With the line that contains "export SDC_FILE = /design/constraint.sdc" as the final line, return every line from the start of the data below exactly.

+++++

$ cat config.mk
export PLATFORM = sky130hd
export DESIGN_NAME = ppo_port_pin_override
export DESIGN_NICKNAME = d
export VERILOG_FILES = /design/src/verilog/ppo_port_pin_override.v
export VERILOG_INCLUDE_DIRS = /design/src /design/src/verilog
export SDC_FILE = /design/constraint.sdc
export NUM_CORES = 1
export LEC_CHECK = 0
export ABC_AREA = 0
export BUFFER_PORTS_ARGS = -buffer_cell sky130_fd_sc_hd__buf_4
export CORE_ASPECT_RATIO = 1.4
export CORE_MARGIN = 2
export CORE_UTILIZATION = 50
export DETAILED_ROUTE_END_ITERATION = 10
export PLACE_DENSITY = 0.75
export SLEW_MARGIN = 15
export SYNTH_ARGS = -nofsm -noshare
export SYNTH_HDL_FRONTEND = slang
export SYNTH_SLANG_ARGS = --single-unit
$ cat constraint.sdc
create_clock -name I_CLOCK -period 2.11 [get_ports I_CLOCK]
set_clock_uncertainty 0.15 [all_clocks]
set_input_delay 0.1055 -clock I_CLOCK [delete_from_list [all_inputs] [get_ports I_CLOCK]]
set_output_delay 0.1055 -clock I_CLOCK [all_outputs]
set_load 0.02 [all_outputs]
$ cat src/verilog/ppo_defines.vh
`ifndef PPO_DEFINES_VH
`define PPO_DEFINES_VH

// Register indices; byte address is four times the index
`define PPO_IX_B_SAMPLE 5'h03
`define PPO_IX_B_DIR 5'h04
`define PPO_IX_B_DATA 5'h05
`define PPO_IX_C_SAMPLE 5'h06
`define PPO_IX_C_DIR 5'h07
`define PPO_IX_C_DATA 5'h08
`define PPO_IX_D_SAMPLE 5'h09
`define PPO_IX_D_DIR 5'h0A
`define PPO_IX_D_DATA 5'h0B
`define PPO_IX_CORE_CTRL 5'h0C
`define PPO_IX_IRQ_STATUS 5'h0D
`define PPO_IX_IRQ_MASK 5'h0E
`define PPO_IX_PC_MASK 5'h0F
`define PPO_IX_PC_CTRL 5'h10

// Field positions
`define PPO_BIT_PULLUP_OFF 4
`define PPO_BIT_PC_GROUP1 1
`define PPO_BIT_PC_GROUP2 2
`define PPO_PC_C_UNUSED 7
`define PPO_PD_RX 0
`define PPO_PD_TX 1
`define PPO_PD_EXT0 2
`define PPO_PD_EXT1 3
`define PPO_PD_SCK 4
`define PPO_PD_T0B 5
`define PPO_PD_T0A 6
`define PPO_PD_T2B 3

// Reset values
`define PPO_RST_BYTE 8'h00
`define PPO_RST_C 7'h00

// Bus answers
`define PPO_RESP_OKAY 2'h0
`define PPO_RESP_SLVERR 2'h2

`endif

$ cat src/verilog/ppo_port_pin_override.v
// How it works
// RULE1: Transmitter forces pin D1 output, value, pull-up off
// RULE2: Receiver forces pin D0 to input
// RULE3: Forced D0 input keeps data-bit pull-up control
// RULE4: Global pull-up disable kills all pull-ups
// RULE5: Software sets D3 direction for compare output
// RULE6: D3, D2 serve external interrupts one, zero
// RULE7: Port D pins map to change sources 16-23
// RULE8: D6, D5 compare outputs; D4 serial clock
// RULE9: Change mask or external enable forces input
// RULE10: Sample registers read-only, return pin levels
// RULE11: Port C data seven bits, bit 7 zero
// RULE12: Port D direction eight bits, one is output
// RULE13: Port C bit 7 writes ignored, reads zero
`include "ppo_defines.vh"
`default_nettype none

module ppo_port_pin_override #(
	parameter ADDR_W = 8
) (
	input wire I_CLOCK,
	input wire I_RSTN,
	input wire [ADDR_W-1:0] I_AWADDR,
	input wire I_AWVALID,
	output wire O_AWREADY,
	input wire [31:0] I_WDATA,
	input wire [3:0] I_WSTRB,
	input wire I_WVALID,
	output wire O_WREADY,
	output wire [1:0] O_BRESP,
	output wire O_BVALID,
	input wire I_BREADY,
	input wire [ADDR_W-1:0] I_ARADDR,
	input wire I_ARVALID,
	output wire O_ARREADY,
	output wire [31:0] O_RDATA,
	output wire [1:0] O_RRESP,
	output wire O_RVALID,
	input wire I_RREADY,
	input wire [7:0] I_PB_IN,
	input wire [6:0] I_PC_IN,
	input wire [7:0] I_PD_IN,
	input wire I_SLEEP,
	input wire I_TRANSMITTER_ON,
	input wire I_TX_DATA,
	input wire I_RECEIVER_ON,
	input wire I_SYNC_MODE_SELECT,
	input wire I_SERIAL_CLOCK_OUT,
	input wire I_TIMER0_COMPARE_A_EN,
	input wire I_TIMER0_COMPARE_A_OUT,
	input wire I_TIMER0_COMPARE_B_EN,
	input wire I_TIMER0_COMPARE_B_OUT,
	input wire I_TIMER2_COMPARE_B_EN,
	input wire I_TIMER2_COMPARE_B_OUT,
	input wire I_EXT_IRQ_ZERO_EN,
	input wire I_EXT_IRQ_ONE_EN,
	output wire [7:0] O_PB_OUT,
	output wire [7:0] O_PB_OE_N,
	output wire [7:0] O_PB_PULLUP,
	output wire [6:0] O_PC_OUT,
	output wire [6:0] O_PC_OE_N,
	output wire [6:0] O_PC_PULLUP,
	output wire [7:0] O_PD_OUT,
	output wire [7:0] O_PD_OE_N,
	output wire [7:0] O_PD_PULLUP,
	output wire [23:16] O_PIN_CHANGE_SRC,
	output wire O_EXT_IRQ_ZERO_IN,
	output wire O_EXT_IRQ_ONE_IN,
	output wire O_RX_DATA,
	output wire O_IRQ
);

	// Synchronisers; first stage feeds only the second
	reg [7:0] sync1_b_r;
	reg [7:0] sync2_b_r;
	reg [6:0] sync1_c_r;
	reg [6:0] sync2_c_r;
	reg [7:0] sync1_d_r;
	reg [7:0] sync2_d_r;

	reg [7:0] port_b_direction_r, port_b_output_data_r;
	reg [6:0] port_c_direction_r, port_c_output_data_r;
	reg [7:0] port_d_direction_r, port_d_output_data_r;
	reg [7:0] port_b_pin_sample_r;
	reg [6:0] port_c_pin_sample_r;
	reg [7:0] port_d_pin_sample_r;
	reg [7:0] core_control_r;
	reg [7:0] irq_status_r, irq_mask_r;
	reg [7:0] pin_change_mask_r, pin_change_ctrl_r;

	reg [7:0] pb_out_r, pb_oe_n_r, pb_pu_r;
	reg [6:0] pc_out_r, pc_oe_n_r, pc_pu_r;
	reg [7:0] pd_out_r, pd_oe_n_r, pd_pu_r;
	reg irq_r;

	reg aw_held_r;
	reg w_held_r;
	reg bvalid_r;
	reg rvalid_r;
	// Ready outputs are flops too, loaded with their next value
	reg awready_r;
	reg wready_r;
	reg arready_r;
	reg [4:0] aw_idx_r;
	reg [7:0] wdata_r;
	reg wstrb0_r;
	reg [1:0] bresp_r, rresp_r;
	reg [7:0] rdata_r;

	wire pullup_off = core_control_r[`PPO_BIT_PULLUP_OFF];
	wire pc_group2 = pin_change_ctrl_r[`PPO_BIT_PC_GROUP2];

	// Pin override logic for port D
	reg [7:0] pd_dir, pd_val, pd_pu, pd_die_ovr;
	always @* begin
		pd_dir = port_d_direction_r; // RULE12
		pd_val = port_d_output_data_r;
		if (I_TRANSMITTER_ON) begin
			pd_dir[`PPO_PD_TX] = 1'b1; // RULE1
			pd_val[`PPO_PD_TX] = I_TX_DATA; // RULE1
		end
		if (I_RECEIVER_ON)
			pd_dir[`PPO_PD_RX] = 1'b0; // RULE2
		// Direction stays with software: override only the value
		if (I_TIMER2_COMPARE_B_EN)
			pd_val[`PPO_PD_T2B] = I_TIMER2_COMPARE_B_OUT; // RULE5
		if (I_TIMER0_COMPARE_A_EN)
			pd_val[`PPO_PD_T0A] = I_TIMER0_COMPARE_A_OUT; // RULE8
		if (I_TIMER0_COMPARE_B_EN)
			pd_val[`PPO_PD_T0B] = I_TIMER0_COMPARE_B_OUT; // RULE8
		if (I_SYNC_MODE_SELECT)
			pd_val[`PPO_PD_SCK] = I_SERIAL_CLOCK_OUT; // RULE8
		// D0 under the receiver keeps its data-bit pull-up path
		pd_pu = ~pd_dir & port_d_output_data_r &
			{8{~pullup_off}}; // RULE3 RULE4
		if (I_TRANSMITTER_ON)
			pd_pu[`PPO_PD_TX] = 1'b0; // RULE1
		pd_die_ovr = pin_change_mask_r & {8{pc_group2}}; // RULE9
		pd_die_ovr[`PPO_PD_EXT0] = pd_die_ovr[`PPO_PD_EXT0] |
			I_EXT_IRQ_ZERO_EN; // RULE6 RULE9
		pd_die_ovr[`PPO_PD_EXT1] = pd_die_ovr[`PPO_PD_EXT1] |
			I_EXT_IRQ_ONE_EN; // RULE6 RULE9
	end

	// Sleep gates digital inputs unless an override holds them on
	wire [7:0] pd_die = {8{~I_SLEEP}} | pd_die_ovr;
	wire [7:0] pd_sample_nxt = sync2_d_r & pd_die;
	wire [7:0] pc_event = (pd_sample_nxt ^ port_d_pin_sample_r) &
		pin_change_mask_r & {8{pc_group2}}; // RULE7

	// Bus decode
	wire aw_take = I_AWVALID & ~aw_held_r & ~bvalid_r;
	wire w_take = I_WVALID & ~w_held_r & ~bvalid_r;
	wire do_write = aw_held_r & w_held_r & ~bvalid_r;
	wire wr_en = do_write & wstrb0_r;
	wire ar_take = I_ARVALID & ~rvalid_r;
	wire [4:0] ar_idx = I_ARADDR[6:2];
	wire ar_hi = |(I_ARADDR >> 7);
	wire aw_ok = aw_idx_r >= `PPO_IX_B_SAMPLE &&
		aw_idx_r <= `PPO_IX_PC_CTRL;
	// Next handshake state, so the ready flops match the combined view
	wire aw_held_nxt = ~do_write & (aw_held_r | aw_take);
	wire w_held_nxt = ~do_write & (w_held_r | w_take);
	wire bvalid_nxt = do_write | (bvalid_r & ~I_BREADY);
	wire rvalid_nxt = ar_take | (rvalid_r & ~I_RREADY);

	wire [7:0] status_clr = (wr_en &&
		aw_idx_r == `PPO_IX_IRQ_STATUS) ? wdata_r : 8'h00;
	// A change in the same cycle as a clear stays set
	wire [7:0] irq_status_nxt = (irq_status_r & ~status_clr) |
		pc_event;

	reg [7:0] rd_val;
	reg rd_ok;
	always @* begin
		rd_ok = ~ar_hi;
		rd_val = `PPO_RST_BYTE;
		case (ar_idx)
		`PPO_IX_B_SAMPLE: rd_val = port_b_pin_sample_r; // RULE10
		`PPO_IX_B_DIR: rd_val = port_b_direction_r;
		`PPO_IX_B_DATA: rd_val = port_b_output_data_r;
		`PPO_IX_C_SAMPLE: rd_val = {1'b0, port_c_pin_sample_r};
		`PPO_IX_C_DIR: rd_val = {1'b0, port_c_direction_r}; // RULE13
		`PPO_IX_C_DATA:
			rd_val = {1'b0, port_c_output_data_r}; // RULE11 RULE13
		`PPO_IX_D_SAMPLE: rd_val = port_d_pin_sample_r; // RULE10
		`PPO_IX_D_DIR: rd_val = port_d_direction_r;
		`PPO_IX_D_DATA: rd_val = port_d_output_data_r;
		`PPO_IX_CORE_CTRL: rd_val = core_control_r;
		`PPO_IX_IRQ_STATUS: rd_val = irq_status_r;
		`PPO_IX_IRQ_MASK: rd_val = irq_mask_r;
		`PPO_IX_PC_MASK: rd_val = pin_change_mask_r;
		`PPO_IX_PC_CTRL: rd_val = pin_change_ctrl_r;
		default: rd_ok = 1'b0;
		endcase
	end

	always @(posedge I_CLOCK) begin
		if (!I_RSTN) begin
			sync1_b_r <= `PPO_RST_BYTE;
			sync2_b_r <= `PPO_RST_BYTE;
			sync1_c_r <= `PPO_RST_C;
			sync2_c_r <= `PPO_RST_C;
			sync1_d_r <= `PPO_RST_BYTE;
			sync2_d_r <= `PPO_RST_BYTE;
			port_b_pin_sample_r <= `PPO_RST_BYTE;
			port_c_pin_sample_r <= `PPO_RST_C;
			port_d_pin_sample_r <= `PPO_RST_BYTE;
		end else begin
			sync1_b_r <= I_PB_IN;
			sync2_b_r <= sync1_b_r;
			sync1_c_r <= I_PC_IN;
			sync2_c_r <= sync1_c_r;
			sync1_d_r <= I_PD_IN;
			sync2_d_r <= sync1_d_r;
			port_b_pin_sample_r <= sync2_b_r & {8{~I_SLEEP}}; // RULE10
			port_c_pin_sample_r <= sync2_c_r & {7{~I_SLEEP}}; // RULE10
			port_d_pin_sample_r <= pd_sample_nxt; // RULE10
		end
	end

	// Register file
	always @(posedge I_CLOCK) begin
		if (!I_RSTN) begin
			port_b_direction_r <= `PPO_RST_BYTE;
			port_b_output_data_r <= `PPO_RST_BYTE;
			port_c_direction_r <= `PPO_RST_C;
			port_c_output_data_r <= `PPO_RST_C;
			port_d_direction_r <= `PPO_RST_BYTE;
			port_d_output_data_r <= `PPO_RST_BYTE;
			core_control_r <= `PPO_RST_BYTE;
			irq_status_r <= `PPO_RST_BYTE;
			irq_mask_r <= `PPO_RST_BYTE;
			pin_change_mask_r <= `PPO_RST_BYTE;
			pin_change_ctrl_r <= `PPO_RST_BYTE;
		end else begin
			irq_status_r <= irq_status_nxt;
			if (wr_en) begin
				case (aw_idx_r)
				`PPO_IX_B_DIR: port_b_direction_r <= wdata_r;
				`PPO_IX_B_DATA: port_b_output_data_r <= wdata_r;
				`PPO_IX_C_DIR:
					port_c_direction_r <= wdata_r[6:0]; // RULE13
				`PPO_IX_C_DATA:
					port_c_output_data_r <= wdata_r[6:0]; // RULE11
				`PPO_IX_D_DIR: port_d_direction_r <= wdata_r; // RULE12
				`PPO_IX_D_DATA: port_d_output_data_r <= wdata_r;
				`PPO_IX_CORE_CTRL: core_control_r <= wdata_r;
				`PPO_IX_IRQ_MASK: irq_mask_r <= wdata_r;
				`PPO_IX_PC_MASK: pin_change_mask_r <= wdata_r;
				`PPO_IX_PC_CTRL: pin_change_ctrl_r <= wdata_r;
				default: ;
				endcase
			end
		end
	end

	// AXI4-Lite slave; address and data may come in either order
	always @(posedge I_CLOCK) begin
		if (!I_RSTN) begin
			aw_held_r <= 1'b0;
			w_held_r <= 1'b0;
			bvalid_r <= 1'b0;
			rvalid_r <= 1'b0;
			aw_idx_r <= 5'h00;
			wdata_r <= `PPO_RST_BYTE;
			wstrb0_r <= 1'b0;
			bresp_r <= `PPO_RESP_OKAY;
			rresp_r <= `PPO_RESP_OKAY;
			rdata_r <= `PPO_RST_BYTE;
		end else begin
			if (aw_take) begin
				aw_held_r <= 1'b1;
				aw_idx_r <= I_AWADDR[6:2];
			end
			if (w_take) begin
				w_held_r <= 1'b1;
				wdata_r <= I_WDATA[7:0];
				wstrb0_r <= I_WSTRB[0];
			end
			if (do_write) begin
				aw_held_r <= 1'b0;
				w_held_r <= 1'b0;
				bvalid_r <= 1'b1;
				// Sample registers are mapped but read-only
				bresp_r <= aw_ok ? `PPO_RESP_OKAY : `PPO_RESP_SLVERR;
			end else if (bvalid_r && I_BREADY)
				bvalid_r <= 1'b0;
			if (ar_take) begin
				rvalid_r <= 1'b1;
				rdata_r <= rd_val;
				rresp_r <= rd_ok ? `PPO_RESP_OKAY : `PPO_RESP_SLVERR;
			end else if (rvalid_r && I_RREADY)
				rvalid_r <= 1'b0;
		end
	end

	// Ready flags registered; reset leaves every channel open
	always @(posedge I_CLOCK) begin
		if (!I_RSTN) begin
			awready_r <= 1'b1;
			wready_r <= 1'b1;
			arready_r <= 1'b1;
		end else begin
			awready_r <= ~aw_held_nxt & ~bvalid_nxt;
			wready_r <= ~w_held_nxt & ~bvalid_nxt;
			arready_r <= ~rvalid_nxt;
		end
	end

	// Pin drivers registered so pads never see decode glitches
	always @(posedge I_CLOCK) begin
		if (!I_RSTN) begin
			pb_out_r <= `PPO_RST_BYTE;
			pb_oe_n_r <= 8'hFF;
			pb_pu_r <= `PPO_RST_BYTE;
			pc_out_r <= `PPO_RST_C;
			pc_oe_n_r <= 7'h7F;
			pc_pu_r <= `PPO_RST_C;
			pd_out_r <= `PPO_RST_BYTE;
			pd_oe_n_r <= 8'hFF;
			pd_pu_r <= `PPO_RST_BYTE;
			irq_r <= 1'b0;
		end else begin
			pb_out_r <= port_b_output_data_r;
			pb_oe_n_r <= ~port_b_direction_r;
			pb_pu_r <= ~port_b_direction_r & port_b_output_data_r &
				{8{~pullup_off}}; // RULE4
			pc_out_r <= port_c_output_data_r;
			pc_oe_n_r <= ~port_c_direction_r;
			pc_pu_r <= ~port_c_direction_r & port_c_output_data_r &
				{7{~pullup_off}}; // RULE4
			pd_out_r <= pd_val;
			pd_oe_n_r <= ~pd_dir;
			pd_pu_r <= pd_pu;
			irq_r <= |(irq_status_nxt & irq_mask_r);
		end
	end

	assign O_AWREADY = awready_r;
	assign O_WREADY = wready_r;
	assign O_BVALID = bvalid_r;
	assign O_BRESP = bresp_r;
	assign O_ARREADY = arready_r;
	assign O_RVALID = rvalid_r;
	assign O_RRESP = rresp_r;
	assign O_RDATA = {24'h000000, rdata_r};
	assign O_PB_OUT = pb_out_r;
	assign O_PB_OE_N = pb_oe_n_r;
	assign O_PB_PULLUP = pb_pu_r;
	assign O_PC_OUT = pc_out_r;
	assign O_PC_OE_N = pc_oe_n_r;
	assign O_PC_PULLUP = pc_pu_r;
	assign O_PD_OUT = pd_out_r;
	assign O_PD_OE_N = pd_oe_n_r;
	assign O_PD_PULLUP = pd_pu_r;
	assign O_PIN_CHANGE_SRC = port_d_pin_sample_r; // RULE7
	assign O_EXT_IRQ_ZERO_IN = port_d_pin_sample_r[`PPO_PD_EXT0]; // RULE6
	assign O_EXT_IRQ_ONE_IN = port_d_pin_sample_r[`PPO_PD_EXT1]; // RULE6
	assign O_RX_DATA = port_d_pin_sample_r[`PPO_PD_RX];
	assign O_IRQ = irq_r;

endmodule // ppo_port_pin_override

`default_nettype wire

+++++

## [Answer to this task]
$ cat config.mk
export PLATFORM = sky130hd
export DESIGN_NAME = ppo_port_pin_override
export DESIGN_NICKNAME = d
export VERILOG_FILES = /design/src/verilog/ppo_port_pin_override.v
export VERILOG_INCLUDE_DIRS = /design/src /design/src/verilog
export SDC_FILE = /design/constraint.sdc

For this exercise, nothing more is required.